ベートーヴェンやブラームスの演奏は、一般的には部分部分を誇張した演奏が好まれるような気がするが、そういう演奏は臭くてかなわないと私は思っている。もっとさらっとやらんかいと思うのだが、世間はそういうちょっと恥ずかしい演奏がお好みのようだ。演奏会だと、そういう演出が多少あってもそれほど気にならないのだが、CDやレコードだとそうもいかない。生の音に圧倒されるようなことがないからだと思うが。もちろん、このCDが良いというのは私の思い入れの部分も強いので、あまり人にお勧めできるものではないのかもしれない。
ともかく、そんなわけで、いつかこのCDを買わねばなるまいと思っていたのだが、今回中古市場で見つけて、安かったこともありついに購入に踏み切ったというわけだ。カセットといえども、持っている曲をもう一度買うのはちょっと気がひけるもので、20年近くも買うのをためらっていたのはそのためだ。

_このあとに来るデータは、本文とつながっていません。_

**src/rtl/spcs_pkg.sv**
```systemverilog
// Shared constants and types of the serial port control and status block.
// Assumes a 10 MHz APB clock and registers of up to 16 bits (the baud divisor) held in 32-bit words.
`default_nettype none
package spcs_pkg;
  // ==========================================================================
  // Register offsets
  localparam logic [7:0] TXCS_OFFSET = 8'h00;
  localparam logic [7:0] RXCS_OFFSET = 8'h04;
  localparam logic [7:0] DATA_OFFSET = 8'h08;
  localparam logic [7:0] BAUD_OFFSET = 8'h0c;
  localparam logic [7:0] AUX_OFFSET = 8'h10;
  // ==========================================================================
  // Field positions
  localparam int CLK_SRC_BIT = 7;
  localparam int TX9_BIT = 6;
  localparam int TRANSMIT_ENABLE_BIT = 5;
  localparam int SYNC_BIT = 4;
  localparam int BRK_BIT = 3;
  localparam int HBS_BIT = 2;
  localparam int TSRE_BIT = 1;
  localparam int TRANSMIT_NINTH_BIT_BIT = 0;
  localparam int PORT_ENABLE_BIT = 7;
  localparam int RX9_BIT = 6;
  localparam int SINGLE_RECEIVE_ENABLE_BIT = 5;
  localparam int CONTINUOUS_RECEIVE_ENABLE_BIT = 4;
  localparam int ADDEN_BIT = 3;
  localparam int FRAMING_ERROR_FLAG_BIT = 2;
  localparam int OVERRUN_ERROR_FLAG_BIT = 1;
  localparam int RECEIVE_NINTH_BIT_BIT = 0;
  localparam int POL_BIT = 0;
  localparam int THE_BIT = 1;
  localparam int RBF_BIT = 2;
  // ==========================================================================
  // Values after reset
  localparam logic [7:0] TXCS_RESET = 8'h02;
  localparam logic [7:0] RXCS_RESET = 8'h00;
  localparam logic [15:0] BAUD_RESET = 16'h0000;
  // ==========================================================================
  // Counts of baud ticks and frame bits
  localparam logic [6:0] BIT_TICKS_LOW = 7'h40;
  localparam logic [6:0] BIT_TICKS_HIGH = 7'h10;
  localparam logic [1:0] SYNC_HALF_TICKS = 2'h2;
  localparam logic [3:0] BREAK_BITS = 4'hc;
  localparam logic [3:0] ASYNC8_BITS = 4'ha;
  localparam logic [3:0] ASYNC9_BITS = 4'hb;
  localparam logic [3:0] DATA8_BITS = 4'h8;
  localparam logic [3:0] DATA9_BITS = 4'h9;
  // ==========================================================================
  // Types
  typedef struct packed {
    logic o;
    logic oe;
  } spcs_pin_type;
  typedef enum logic [1:0] {
    RX_IDLE = 2'b00,
    RX_START = 2'b01,
    RX_DATA = 2'b10,
    RX_STOP = 2'b11
  } spcs_rx_state_type;
  // Last tick index of one asynchronous bit time.
  function automatic logic [6:0] spcs_bit_last(input logic hbs);
    return hbs ? BIT_TICKS_HIGH - 7'h01 : BIT_TICKS_LOW - 7'h01;
  endfunction
  // Data bits of one character, with the ninth bit when selected.
  function automatic logic [3:0] spcs_data_bits(input logic nine);
    return nine ? DATA9_BITS : DATA8_BITS;
  endfunction
endpackage
`default_nettype wire

```
**src/rtl/spcs_sync.sv**
```systemverilog
// Three-stage pin synchroniser whose output changes once stages two and three agree.
// Assumes the input is asynchronous to pclk.
`default_nettype none
module spcs_sync #(
  parameter logic INIT = 1'b1
) (
  // Clock and reset
  input wire logic pclk,
  input wire logic presetn,
  // Pin and clean level
  input wire logic pin_in,
  output logic level
);
  logic s1_ff;
  logic s2_ff;
  logic s3_ff;
  logic level_ff;
  // ==========================================================================
  // Chain
  always_ff @(posedge pclk or negedge presetn) begin
    if (!presetn) begin
      s1_ff <= INIT;
      s2_ff <= INIT;
      s3_ff <= INIT;
      level_ff <= INIT;
    end else begin
      s1_ff <= pin_in;
      s2_ff <= s1_ff;
      s3_ff <= s2_ff;
      if (s2_ff == s3_ff) begin
        level_ff <= s3_ff;
      end
    end
  end
  assign level = level_ff;
endmodule // spcs_sync
`default_nettype wire

```
**src/rtl/spcs_baud.sv**
```systemverilog
// Baud tick divider: one-cycle pulse every div+1 clocks.
// Assumes clear is raised whenever the divisor is rewritten.
`default_nettype none
module spcs_baud #(
  parameter int unsigned W = 16
) (
  // Clock and reset
  input wire logic pclk,
  input wire logic presetn,
  // Control
  input wire logic clear,
  input wire logic [W-1:0] div,
  // Tick
  output logic tick
);
  logic [W-1:0] cnt_ff;
  logic tick_ff;
  // ==========================================================================
  // Counter
  always_ff @(posedge pclk or negedge presetn) begin
    if (!presetn) begin
      cnt_ff <= '0;
      tick_ff <= 1'b0;
    end else if (clear) begin
      cnt_ff <= '0;
      tick_ff <= 1'b0;
    end else if (cnt_ff >= div) begin
      cnt_ff <= '0;
      tick_ff <= 1'b1;
    end else begin
      cnt_ff <= cnt_ff + 1'b1;
      tick_ff <= 1'b0;
    end
  end
  assign tick = tick_ff;
endmodule // spcs_baud
`default_nettype wire

```
**src/rtl/spcs_top.sv**
```systemverilog
// Transmit and receive control and status logic of a serial port, APB slave.
// Assumes a single 10 MHz pclk; pins are resolved outside from out and enable.
//
// Added by the designer: the register addresses and the APB slave port.
`default_nettype none
module spcs_top #(
  parameter int unsigned DIV_W = 16
) (
  // Clock and reset
  input wire logic pclk,
  input wire logic presetn,
  // APB slave
  input wire logic psel,
  input wire logic penable,
  input wire logic pwrite,
  input wire logic [7:0] paddr,
  input wire logic [31:0] pwdata,
  output logic [31:0] prdata,
  output logic pready,
  output logic pslverr,
  // Serial pins
  input wire logic transmit_clock_pin_in,
  input wire logic receive_data_pin_in,
  output spcs_pkg::spcs_pin_type transmit_clock_pin,
  output spcs_pkg::spcs_pin_type receive_data_pin
);
  import spcs_pkg::*;

  if (DIV_W < 8 || DIV_W > 16) begin : g_chk
    $error("spcs_top: DIV_W must lie between 8 and 16.");
  end

  logic clock_source_select_ff, transmit_nine_bit_select_ff, transmit_enable_ff;
  logic sync_mode_ff, break_request_ff, high_baud_speed_ff, transmit_ninth_bit_ff;
  logic port_enable_ff, receive_nine_bit_select_ff, single_receive_enable_ff;
  logic continuous_receive_enable_ff, address_detect_ff;
  logic framing_error_flag_ff, overrun_error_flag_ff, receive_ninth_bit_ff;
  logic clock_polarity_ff;
  logic [DIV_W-1:0] baud_div_ff;
  logic [7:0] tx_hold_ff, receive_buffer_ff;
  logic tx_hold_full_ff, rx_full_ff;
  logic [12:0] tx_sr_ff;
  logic [3:0] tx_left_ff, rx_left_ff;
  logic [6:0] tx_tick_ff, rx_tick_ff;
  logic brk_sending_ff;
  logic [8:0] rx_sr_ff;
  spcs_rx_state_type rx_state_ff;
  logic sclk_phase_ff, sclk_prev_ff;
  logic [1:0] half_cnt_ff;
  logic [31:0] prdata_ff;
  logic pready_ff, pslverr_ff;
  spcs_pin_type tx_pin_ff, rx_pin_ff;
  logic acc, wr_txcs, wr_rxcs, wr_data, wr_baud, rd_data, tick, din, clk_lvl;
  logic master, tx_busy, rx_want, running, m_step, lead, trail, tx_load, tx_shift;
  logic rx_go, bit_end, half_end, dlv, dlv_framing_error_flag;
  logic [6:0] last;
  logic [8:0] dlv_word;
  logic [7:0] txcs_val, rxcs_val;

  // ==========================================================================
  // Bus decode
  assign acc = psel && penable && pready_ff;
  assign wr_txcs = acc && pwrite && paddr == TXCS_OFFSET;
  assign wr_rxcs = acc && pwrite && paddr == RXCS_OFFSET;
  assign wr_data = acc && pwrite && paddr == DATA_OFFSET;
  assign wr_baud = acc && pwrite && paddr == BAUD_OFFSET;
  assign rd_data = acc && !pwrite && paddr == DATA_OFFSET;

  // ==========================================================================
  // Pin synchronisers and baud ticks
  spcs_sync #(.INIT(1'b1)) u_rx_sync (
    .pclk(pclk), .presetn(presetn), .pin_in(receive_data_pin_in), .level(din)
  );
  spcs_sync #(.INIT(1'b0)) u_ck_sync (
    .pclk(pclk), .presetn(presetn), .pin_in(transmit_clock_pin_in), .level(clk_lvl)
  );
  spcs_baud #(.W(DIV_W)) u_baud (
    .pclk(pclk), .presetn(presetn), .clear(wr_baud || !port_enable_ff),
    .div(baud_div_ff), .tick(tick)
  );

  // ==========================================================================
  // Mode and event terms
  assign master = sync_mode_ff && clock_source_select_ff;
  assign tx_busy = tx_left_ff != 4'h0;
  assign rx_want = continuous_receive_enable_ff || (single_receive_enable_ff && master);
  assign running = port_enable_ff && master && (tx_busy || rx_want);
  assign m_step = running && tick && half_cnt_ff == SYNC_HALF_TICKS - 2'h1;
  // Slave edges come from the clean clock level; idle level is the polarity bit.
  always_comb begin
    if (master) begin
      lead = m_step && !sclk_phase_ff;
      trail = m_step && sclk_phase_ff;
    end else begin
      lead = sync_mode_ff && clk_lvl != sclk_prev_ff && clk_lvl != clock_polarity_ff;
      trail = sync_mode_ff && clk_lvl != sclk_prev_ff && clk_lvl == clock_polarity_ff;
    end
  end
  assign last = spcs_bit_last(high_baud_speed_ff);
  assign bit_end = tick && rx_tick_ff == last;
  assign half_end = tick && rx_tick_ff == {1'b0, last[6:1]};
  // Receiving in sync half duplex keeps the transmitter from starting.
  assign tx_load = port_enable_ff && transmit_enable_ff && tx_hold_full_ff && !tx_busy
                   && !(sync_mode_ff && rx_want);
  assign tx_shift = tx_busy && (sync_mode_ff ? trail
                    : (tick && tx_tick_ff == last));
  assign rx_go = sync_mode_ff && port_enable_ff && rx_want && !tx_busy;

  // ==========================================================================
  // Received character delivery
  always_comb begin
    dlv = 1'b0;
    dlv_framing_error_flag = 1'b0;
    dlv_word = sync_mode_ff ? {din, rx_sr_ff[8:1]} : rx_sr_ff;
    if (sync_mode_ff && rx_go && lead && rx_left_ff == 4'h1) begin
      dlv = 1'b1;
    end
    if (!sync_mode_ff && rx_state_ff == RX_STOP && bit_end) begin
      dlv = 1'b1;
      dlv_framing_error_flag = !din;
    end
  end

  // ==========================================================================
  // Transmit control register
  always_ff @(posedge pclk or negedge presetn) begin
    if (!presetn) begin
      {clock_source_select_ff, transmit_nine_bit_select_ff, transmit_enable_ff,
       sync_mode_ff, break_request_ff, high_baud_speed_ff} <= TXCS_RESET[7:2];
      transmit_ninth_bit_ff <= TXCS_RESET[TRANSMIT_NINTH_BIT_BIT];
    end else if (wr_txcs) begin
      clock_source_select_ff <= pwdata[CLK_SRC_BIT];
      transmit_nine_bit_select_ff <= pwdata[TX9_BIT];
      transmit_enable_ff <= pwdata[TRANSMIT_ENABLE_BIT];
      sync_mode_ff <= pwdata[SYNC_BIT];
      break_request_ff <= pwdata[BRK_BIT];
      high_baud_speed_ff <= pwdata[HBS_BIT];
      transmit_ninth_bit_ff <= pwdata[TRANSMIT_NINTH_BIT_BIT];
    end else if (tx_shift && brk_sending_ff && tx_left_ff == 4'h1) begin
      break_request_ff <= 1'b0;
    end
  end

  // ==========================================================================
  // Receive control register
  always_ff @(posedge pclk or negedge presetn) begin
    if (!presetn) begin
      {port_enable_ff, receive_nine_bit_select_ff, single_receive_enable_ff,
       continuous_receive_enable_ff, address_detect_ff} <= RXCS_RESET[7:3];
    end else if (wr_rxcs) begin
      port_enable_ff <= pwdata[PORT_ENABLE_BIT];
      receive_nine_bit_select_ff <= pwdata[RX9_BIT];
      single_receive_enable_ff <= pwdata[SINGLE_RECEIVE_ENABLE_BIT];
      continuous_receive_enable_ff <= pwdata[CONTINUOUS_RECEIVE_ENABLE_BIT];
      address_detect_ff <= pwdata[ADDEN_BIT];
    end else if (dlv && sync_mode_ff && !continuous_receive_enable_ff) begin
      single_receive_enable_ff <= 1'b0;
    end
  end

  // ==========================================================================
  // Baud divisor, polarity and transmit holding word
  always_ff @(posedge pclk or negedge presetn) begin
    if (!presetn) begin
      baud_div_ff <= BAUD_RESET[DIV_W-1:0];
      clock_polarity_ff <= 1'b0;
    end else begin
      if (wr_baud) baud_div_ff <= pwdata[DIV_W-1:0];
      if (acc && pwrite && paddr == AUX_OFFSET) clock_polarity_ff <= pwdata[POL_BIT];
    end
  end
  // A write while the holding word is still pending replaces it.
  always_ff @(posedge pclk or negedge presetn) begin
    if (!presetn) begin
      tx_hold_ff <= 8'h00;
      tx_hold_full_ff <= 1'b0;
    end else if (wr_data) begin
      tx_hold_ff <= pwdata[7:0];
      tx_hold_full_ff <= 1'b1;
    end else if (tx_load || !port_enable_ff) begin
      tx_hold_full_ff <= 1'b0;
    end
  end

  // ==========================================================================
  // Transmit shift register
  always_ff @(posedge pclk or negedge presetn) begin
    if (!presetn) begin
      tx_sr_ff <= 13'h1fff;
      tx_left_ff <= 4'h0;
      tx_tick_ff <= 7'h00;
      brk_sending_ff <= 1'b0;
    end else if (!port_enable_ff) begin
      tx_sr_ff <= 13'h1fff;
      tx_left_ff <= 4'h0;
      tx_tick_ff <= 7'h00;
      brk_sending_ff <= 1'b0;
    end else if (tx_load) begin
      tx_tick_ff <= 7'h00;
      brk_sending_ff <= !sync_mode_ff && break_request_ff;
      if (sync_mode_ff) begin
        tx_sr_ff <= {4'hf, transmit_ninth_bit_ff, tx_hold_ff};
        tx_left_ff <= spcs_data_bits(transmit_nine_bit_select_ff);
      end else if (break_request_ff) begin
        tx_sr_ff <= 13'h1000;
        tx_left_ff <= BREAK_BITS + 4'h1;
      end else begin
        tx_sr_ff <= {3'b111, transmit_nine_bit_select_ff ? transmit_ninth_bit_ff : 1'b1,
                     tx_hold_ff, 1'b0};
        tx_left_ff <= transmit_nine_bit_select_ff ? ASYNC9_BITS : ASYNC8_BITS;
      end
    end else if (tx_shift) begin
      tx_sr_ff <= {1'b1, tx_sr_ff[12:1]};
      tx_left_ff <= tx_left_ff - 4'h1;
      tx_tick_ff <= 7'h00;
    end else if (tx_busy && !sync_mode_ff && tick) begin
      tx_tick_ff <= tx_tick_ff + 7'h01;
    end
  end

  // ==========================================================================
  // Synchronous clock generation and slave edge tracking
  always_ff @(posedge pclk or negedge presetn) begin
    if (!presetn) begin
      sclk_phase_ff <= 1'b0;
      half_cnt_ff <= 2'h0;
      sclk_prev_ff <= 1'b0;
    end else begin
      sclk_prev_ff <= clk_lvl;
      if (!running) begin
        sclk_phase_ff <= 1'b0;
        half_cnt_ff <= 2'h0;
      end else if (m_step) begin
        sclk_phase_ff <= !sclk_phase_ff;
        half_cnt_ff <= 2'h0;
      end else if (tick) begin
        half_cnt_ff <= half_cnt_ff + 2'h1;
      end
    end
  end

  // ==========================================================================
  // Receive shifter and asynchronous receive sequence
  always_ff @(posedge pclk or negedge presetn) begin
    if (!presetn) begin
      rx_state_ff <= RX_IDLE;
      rx_sr_ff <= 9'h000;
      rx_left_ff <= 4'h0;
      rx_tick_ff <= 7'h00;
    end else if (!port_enable_ff) begin
      rx_state_ff <= RX_IDLE;
      rx_left_ff <= 4'h0;
      rx_tick_ff <= 7'h00;
    end else if (sync_mode_ff) begin
      rx_state_ff <= RX_IDLE;
      if (!rx_go) begin
        rx_left_ff <= 4'h0;
      end else if (rx_left_ff == 4'h0) begin
        rx_left_ff <= spcs_data_bits(receive_nine_bit_select_ff);
      end else if (lead) begin
        rx_sr_ff <= {din, rx_sr_ff[8:1]};
        rx_left_ff <= rx_left_ff - 4'h1;
      end
    end else if (!continuous_receive_enable_ff) begin
      rx_state_ff <= RX_IDLE;
      rx_tick_ff <= 7'h00;
    end else begin
      case (rx_state_ff)
        RX_IDLE: begin
          rx_tick_ff <= 7'h00;
          if (!din) rx_state_ff <= RX_START;
        end
        RX_START: begin
          if (half_end) begin
            rx_tick_ff <= 7'h00;
            rx_left_ff <= spcs_data_bits(receive_nine_bit_select_ff);
            rx_state_ff <= din ? RX_IDLE : RX_DATA;
          end else if (tick) begin
            rx_tick_ff <= rx_tick_ff + 7'h01;
          end
        end
        RX_DATA: begin
          if (bit_end) begin
            rx_tick_ff <= 7'h00;
            rx_sr_ff <= {din, rx_sr_ff[8:1]};
            rx_left_ff <= rx_left_ff - 4'h1;
            if (rx_left_ff == 4'h1) rx_state_ff <= RX_STOP;
          end else if (tick) begin
            rx_tick_ff <= rx_tick_ff + 7'h01;
          end
        end
        RX_STOP: begin
          if (bit_end) begin
            rx_tick_ff <= 7'h00;
            rx_state_ff <= RX_IDLE;
          end else if (tick) begin
            rx_tick_ff <= rx_tick_ff + 7'h01;
          end
        end
        default: rx_state_ff <= RX_IDLE;
      endcase
    end
  end

  // ==========================================================================
  // Receive buffer and error flags
  // An overrun drops the new character; reception resumes once the flag clears.
  always_ff @(posedge pclk or negedge presetn) begin
    if (!presetn) begin
      receive_buffer_ff <= 8'h00;
      receive_ninth_bit_ff <= 1'b0;
      framing_error_flag_ff <= 1'b0;
      overrun_error_flag_ff <= 1'b0;
      rx_full_ff <= 1'b0;
    end else if (!port_enable_ff) begin
      framing_error_flag_ff <= 1'b0;
      overrun_error_flag_ff <= 1'b0;
      rx_full_ff <= 1'b0;
    end else begin
      if (dlv && (rx_full_ff || overrun_error_flag_ff)) begin
        overrun_error_flag_ff <= 1'b1;
      end else if (wr_rxcs && !pwdata[CONTINUOUS_RECEIVE_ENABLE_BIT]) begin
        overrun_error_flag_ff <= 1'b0;
      end
      if (dlv && !rx_full_ff && !overrun_error_flag_ff) begin
        receive_buffer_ff <= receive_nine_bit_select_ff ? dlv_word[7:0] : dlv_word[8:1];
        receive_ninth_bit_ff <= receive_nine_bit_select_ff && dlv_word[8];
        framing_error_flag_ff <= dlv_framing_error_flag;
        rx_full_ff <= 1'b1;
      end else if (rd_data) begin
        rx_full_ff <= 1'b0;
      end
    end
  end

  // ==========================================================================
  // Pin drivers
  always_ff @(posedge pclk or negedge presetn) begin
    if (!presetn) begin
      tx_pin_ff <= '{o: 1'b1, oe: 1'b0};
      rx_pin_ff <= '{o: 1'b1, oe: 1'b0};
    end else if (!port_enable_ff) begin
      tx_pin_ff <= '{o: 1'b1, oe: 1'b0};
      rx_pin_ff <= '{o: 1'b1, oe: 1'b0};
    end else if (!sync_mode_ff) begin
      tx_pin_ff <= '{o: tx_busy ? tx_sr_ff[0] : 1'b1, oe: 1'b1};
      rx_pin_ff <= '{o: 1'b1, oe: 1'b0};
    end else begin
      tx_pin_ff <= '{o: sclk_phase_ff ^ clock_polarity_ff, oe: master};
      rx_pin_ff <= '{o: tx_busy ? tx_sr_ff[0] : 1'b1, oe: tx_busy};
    end
  end

  // ==========================================================================
  // APB read data, captured in the setup cycle
  assign txcs_val = {clock_source_select_ff, transmit_nine_bit_select_ff, transmit_enable_ff,
                     sync_mode_ff, break_request_ff, high_baud_speed_ff, !tx_busy,
                     transmit_ninth_bit_ff};
  assign rxcs_val = {port_enable_ff, receive_nine_bit_select_ff, single_receive_enable_ff,
                     continuous_receive_enable_ff, address_detect_ff, framing_error_flag_ff,
                     overrun_error_flag_ff, receive_ninth_bit_ff};
  always_ff @(posedge pclk or negedge presetn) begin
    if (!presetn) begin
      prdata_ff <= 32'h00000000;
      pslverr_ff <= 1'b0;
      pready_ff <= 1'b0;
    end else begin
      pready_ff <= 1'b1;
      if (psel && !penable) begin
        pslverr_ff <= 1'b0;
        prdata_ff <= 32'h00000000;
        case (paddr)
          TXCS_OFFSET: prdata_ff[7:0] <= txcs_val;
          RXCS_OFFSET: prdata_ff[7:0] <= rxcs_val;
          DATA_OFFSET: prdata_ff[7:0] <= receive_buffer_ff;
          BAUD_OFFSET: prdata_ff[DIV_W-1:0] <= baud_div_ff;
          AUX_OFFSET: prdata_ff[2:0] <= {rx_full_ff, !tx_hold_full_ff, clock_polarity_ff};
          default: pslverr_ff <= 1'b1;
        endcase
      end
    end
  end
  assign prdata = prdata_ff;
  assign pready = pready_ff;
  assign pslverr = pslverr_ff;
  assign transmit_clock_pin = tx_pin_ff;
  assign receive_data_pin = rx_pin_ff;
endmodule // spcs_top
`default_nettype wire

```
**config.mk**
```make
export PLATFORM = sky130hd
export DESIGN_NAME = spcs_top
export DESIGN_NICKNAME = d
export VERILOG_FILES = /design/src/rtl/spcs_pkg.sv /design/src/rtl/spcs_sync.sv /design/src/rtl/spcs_baud.sv /design/src/rtl/spcs_top.sv
export SDC_FILE = /design/constraint.sdc
export NUM_CORES = 1
export LEC_CHECK = 0
export BUFFER_PORTS_ARGS = -buffer_cell sky130_fd_sc_hd__buf_2
export CELL_PAD_IN_SITES_DETAIL_PLACEMENT = 1
export CELL_PAD_IN_SITES_GLOBAL_PLACEMENT = 1
export CORE_UTILIZATION = 50
export DETAILED_ROUTE_END_ITERATION = 7
export GPL_TIMING_DRIVEN = 0
export PLACE_DENSITY = 0.86
export SETUP_SLACK_MARGIN = 0.05
export SLEW_MARGIN = 40
export SYNTH_ARGS = -nofsm -noshare
export SYNTH_HDL_FRONTEND = slang
export SYNTH_SLANG_ARGS = --single-unit
export TNS_END_PERCENT = 1
```
**constraint.sdc**
```tcl
create_clock -name pclk -period 5.1 [get_ports pclk]
set_input_delay 0.255 -clock pclk [delete_from_list [all_inputs] [get_ports pclk]]
set_output_delay 0.255 -clock pclk [all_outputs]
set_load 0.005 [all_outputs]
```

で、今回本当に久しぶりに聴いてみた。正直言って多少物足りなさを感じた……。非常に丁寧な演奏ではあるが、高揚感が少し足りないというか……。特に第4楽章最後の部分なんか一気呵成に疾走するような感じだともう少し良いのだろうが。なんとなく古女房みたいな感じか。つまり、気安いんだがときめきがない。20年前に出会ったときのときめきは、もう望むべくもないのだろうか……などと感傷に浸ったのであった。
ちなみに、おまけ(?)の大学祝典序曲(大学受験ラジオ講座のあの曲です)と悲劇的序曲はなかなか良い演奏で、特に悲劇的序曲は、ワルターのを聴いたのは初めてだったがメリハリがきいていて迫力があった。